Pour maximiser le gain sur le DPE, l'installation de la PAC peut être combinée avec :

  • Isolation thermique par l'extérieur (ITE) : traitement des murs, technique la plus efficace mais coûteuse
  • Isolation de la toiture : particulièrement efficace pour les derniers étages
  • Isolation du plancher bas : traitement du plafond de la cave ou du parking souterrain
  • Remplacement des fenêtres : double ou triple vitrage en parties privatives
  • Ventilation mécanique : VMC simple ou double flux pour les parties communes

Un audit énergétique préalable permet d'identifier les travaux les plus impactants et d'optimiser le rapport coût/gain énergétique. Demandez un devis gratuit pour votre projet.

Conséquences financières pour les copropriétaires bailleurs

L'interdiction de location a des conséquences financières directes :

  • Perte de revenus locatifs : un logement G ne peut plus être loué, soit une perte mensuelle de 500 à 1 500 € en IDF
  • Dépréciation du bien : un logement interdit à la location perd 10 à 20 % de sa valeur à la revente
  • Risque juridique : un locataire en place peut saisir le juge pour obtenir une mise en conformité
  • Gel des loyers : les logements classés F et G ne peuvent plus faire l'objet d'une augmentation de loyer depuis 2022

Investir dans la rénovation énergétique est donc non seulement une obligation légale mais aussi un calcul financier rationnel. Le coût des travaux est largement compensé par les aides publiques et la valorisation du patrimoine.

FAQ

Mon locataire actuel peut-il rester si mon logement est classé G ?
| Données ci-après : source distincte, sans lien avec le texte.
`src/tmip_pkg.sv`:
```
`default_nettype none

package tmip_pkg;

	localparam int MAX_SIDE  = 16;
	localparam int BUF_DEPTH = MAX_SIDE * MAX_SIDE;  // 256 entries
	localparam int TAPS      = 9;

	typedef logic signed [15:0] pixel_t;
	typedef logic signed [39:0] acc_t;
	typedef logic [$clog2(MAX_SIDE)-1:0] coord_t;
	typedef logic [$clog2(BUF_DEPTH)-1:0] addr_t;
	typedef logic [$clog2(MAX_SIDE):0] size_t;  // 4, 8 or 16

	typedef enum logic [2:0] {
		act_con = 3'd0,
		act_hor = 3'd2,
		act_ver = 3'd3
	} action_t;

	// row offset of tap k, taps run in raster order over the window
	function automatic logic signed [1:0] tap_row_off(input logic [3:0] k);
		if (k < 4'd3)
			return -2'sd1;
		else if (k < 4'd6)
			return 2'sd0;
		else
			return 2'sd1;
	endfunction

	function automatic logic signed [1:0] tap_col_off(input logic [3:0] k);
		case (k)
			4'd0, 4'd3, 4'd6: return -2'sd1;
			4'd1, 4'd4, 4'd7: return 2'sd0;
			default: return 2'sd1;
		endcase
	endfunction

endpackage

`default_nettype wire

```
`src/tmip_ctrl.sv`:
```
`default_nettype none

module tmip_ctrl
	import tmip_pkg::*;
(
	input  wire logic clk,
	input  wire logic rst_n,
	input  wire logic i_in_valid_2,
	input  wire logic i_conv_done,
	input  wire logic i_out_done,
	output logic      o_conv_start,
	output logic      o_out_start
);

	typedef enum logic [1:0] {
		st_idle,
		st_actions,
		st_correlate,
		st_output
	} state_t;

	state_t state, state_nxt;

	always_comb begin
		state_nxt = state;
		case (state)
			st_idle:      if (i_in_valid_2) state_nxt = st_actions;
			st_actions:   if (!i_in_valid_2) state_nxt = st_correlate;
			st_correlate: if (i_conv_done) state_nxt = st_output;
			st_output:    if (i_out_done) state_nxt = st_idle;
			default:      state_nxt = st_idle;
		endcase
	end

	always_ff @(posedge clk or negedge rst_n) begin
		if (!rst_n) begin
			state        <= st_idle;
			o_conv_start <= 1'b0;
			o_out_start  <= 1'b0;
		end else begin
			state        <= state_nxt;
			o_conv_start <= (state == st_actions) && !i_in_valid_2;  // list ended
			o_out_start  <= (state == st_correlate) && i_conv_done;
		end
	end

endmodule

`default_nettype wire

```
Le bail en cours reste valide, mais il ne peut pas être renouvelé ni le loyer augmenté. Lors du renouvellement, le locataire peut exiger la réalisation de travaux d'amélioration énergétique. Si les travaux ne sont pas réalisés, le juge peut imposer une réduction de loyer, voire la résiliation du bail aux torts du bailleur.
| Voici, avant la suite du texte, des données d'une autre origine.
**src/tmip_pkg.sv**
```systemverilog
`default_nettype none

package tmip_pkg;

	localparam int MAX_SIDE  = 16;
	localparam int BUF_DEPTH = MAX_SIDE * MAX_SIDE;  // 256 entries
	localparam int TAPS      = 9;

	typedef logic signed [15:0] pixel_t;
	typedef logic signed [39:0] acc_t;
	typedef logic [$clog2(MAX_SIDE)-1:0] coord_t;
	typedef logic [$clog2(BUF_DEPTH)-1:0] addr_t;
	typedef logic [$clog2(MAX_SIDE):0] size_t;  // 4, 8 or 16

	typedef enum logic [2:0] {
		act_con = 3'd0,
		act_hor = 3'd2,
		act_ver = 3'd3
	} action_t;

	// row offset of tap k, taps run in raster order over the window
	function automatic logic signed [1:0] tap_row_off(input logic [3:0] k);
		if (k < 4'd3)
			return -2'sd1;
		else if (k < 4'd6)
			return 2'sd0;
		else
			return 2'sd1;
	endfunction

	function automatic logic signed [1:0] tap_col_off(input logic [3:0] k);
		case (k)
			4'd0, 4'd3, 4'd6: return -2'sd1;
			4'd1, 4'd4, 4'd7: return 2'sd0;
			default: return 2'sd1;
		endcase
	endfunction

endpackage

`default_nettype wire

```
**src/tmip_correlator.sv**
```systemverilog
`default_nettype none

module tmip_correlator
	import tmip_pkg::*;
(
	input  wire logic   clk,
	input  wire logic   rst_n,
	input  wire logic   i_start,
	input  wire size_t  i_img_size,
	input  wire pixel_t i_weights [TAPS],
	input  wire logic   i_flip_h,
	input  wire logic   i_flip_v,
	output addr_t       o_rd_addr,
	input  wire pixel_t i_rd_data,
	output logic        o_wr_en,
	output addr_t       o_wr_addr,
	output acc_t        o_wr_data,
	output logic        o_done,
	output coord_t      o_max_row,
	output coord_t      o_max_col
);

	logic              busy;
	coord_t            row, col;
	logic [3:0]        tap;  // 0..8 reads, 9 write
	logic signed [5:0] nb_r, nb_c;
	logic              oob, oob_q;
	coord_t            phys_r, phys_c;
	pixel_t            w_q, pix;
	acc_t              prod, sum, acc, max_val;
	logic              last_col, last_pix;

	// neighbour of the current tap in the flipped image
	always_comb begin
		nb_r = $signed({2'b00, row}) + 6'(tap_row_off(tap));
		nb_c = $signed({2'b00, col}) + 6'(tap_col_off(tap));
		oob  = nb_r[5] || nb_c[5] || nb_r[4:0] == i_img_size || nb_c[4:0] == i_img_size;
		phys_r = i_flip_v ? coord_t'(i_img_size - 5'd1 - nb_r[4:0]) : nb_r[3:0];
		phys_c = i_flip_h ? coord_t'(i_img_size - 5'd1 - nb_c[4:0]) : nb_c[3:0];
	end

	assign o_rd_addr = addr_t'(phys_r) * addr_t'(i_img_size) + addr_t'(phys_c);

	// previous tap's data lands while this tap's read is in flight
	always_comb begin
		pix  = oob_q ? '0 : i_rd_data;
		prod = acc_t'(pix) * acc_t'(w_q);
		sum  = (tap == 4'd1) ? prod : acc + prod;
	end

	assign last_col = col == coord_t'(i_img_size - 5'd1);
	assign last_pix = last_col && (size_t'(row) == i_img_size - 5'd1);

	assign o_wr_en   = busy && (tap == 4'd9);
	assign o_wr_addr = addr_t'(row) * addr_t'(i_img_size) + addr_t'(col);
	assign o_wr_data = sum;

	always_ff @(posedge clk or negedge rst_n) begin
		if (!rst_n) begin
			busy      <= 1'b0;
			row       <= '0;
			col       <= '0;
			tap       <= '0;
			o_done    <= 1'b0;
			max_val   <= '0;
			o_max_row <= '0;
			o_max_col <= '0;
		end else begin
			o_done <= 1'b0;
			if (i_start) begin
				busy      <= 1'b1;
				row       <= '0;
				col       <= '0;
				tap       <= '0;
				max_val   <= {1'b1, 39'd0};  // most negative
				o_max_row <= '0;
				o_max_col <= '0;
			end else if (busy) begin
				if (tap == 4'd9) begin
					tap <= '0;
					if (sum > max_val) begin  // strict, first one wins a tie
						max_val   <= sum;
						o_max_row <= row;
						o_max_col <= col;
					end
					if (last_pix) begin
						busy   <= 1'b0;
						o_done <= 1'b1;
					end else if (last_col) begin
						col <= '0;
						row <= row + coord_t'(1);
					end else begin
						col <= col + coord_t'(1);
					end
				end else begin
					tap <= tap + 4'd1;
				end
			end
		end
	end

	always_ff @(posedge clk) begin
		oob_q <= oob;
		if (tap < 4'd9)
			w_q <= i_weights[tap];
		if (tap >= 4'd1 && tap <= 4'd8)
			acc <= sum;
	end

endmodule

`default_nettype wire

```
**config.mk**
```make
export PLATFORM = sky130hd
export DESIGN_NAME = tmip_correlator
export DESIGN_NICKNAME = d
export VERILOG_FILES = /design/src/tmip_pkg.sv /design/src/tmip_correlator.sv
export SDC_FILE = /design/constraint.sdc
export NUM_CORES = 1
export LEC_CHECK = 0
export BUFFER_PORTS_ARGS = -buffer_cell sky130_fd_sc_hd__buf_2
export CAP_MARGIN = 20
export CORE_MARGIN = 3
export CORE_UTILIZATION = 60
export DETAILED_ROUTE_END_ITERATION = 10
export HOLD_SLACK_MARGIN = 0.03
export MAX_ROUTING_LAYER = met4
export PLACE_DENSITY_LB_ADDON = 0.15
export SLEW_MARGIN = 30
export SYNTH_ARGS = -nofsm -noshare
export SYNTH_HDL_FRONTEND = slang
export SYNTH_SLANG_ARGS = --single-unit
```
**constraint.sdc**
```tcl
create_clock -name clk -period 16.3 [get_ports clk]
set_input_delay 1.63 -clock clk [delete_from_list [all_inputs] [get_ports clk]]
set_output_delay 1.63 -clock clk [all_outputs]
set_load 0.02 [all_outputs]
```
Puis-je réaliser des travaux individuels pour améliorer mon DPE sans attendre la copropriété ?

Des travaux en parties privatives (remplacement de fenêtres, isolation intérieure) peuvent améliorer votre DPE d'une demi-lettre à une lettre. Cependant, si le chauffage collectif reste une chaudière gaz ancienne, le gain sera limité. La solution la plus efficace reste l'action collective. Vérifiez votre éligibilité aux aides collectives.

Que se passe-t-il si la copropriété refuse de voter les travaux ?

Si l'AG rejette les travaux de rénovation, les copropriétaires bailleurs impactés par l'interdiction de location peuvent engager une action en justice contre le syndicat des copropriétaires pour trouble de jouissance. La jurisprudence se construit progressivement sur ce sujet. Il est préférable de travailler en amont pour obtenir l'adhésion de la majorité.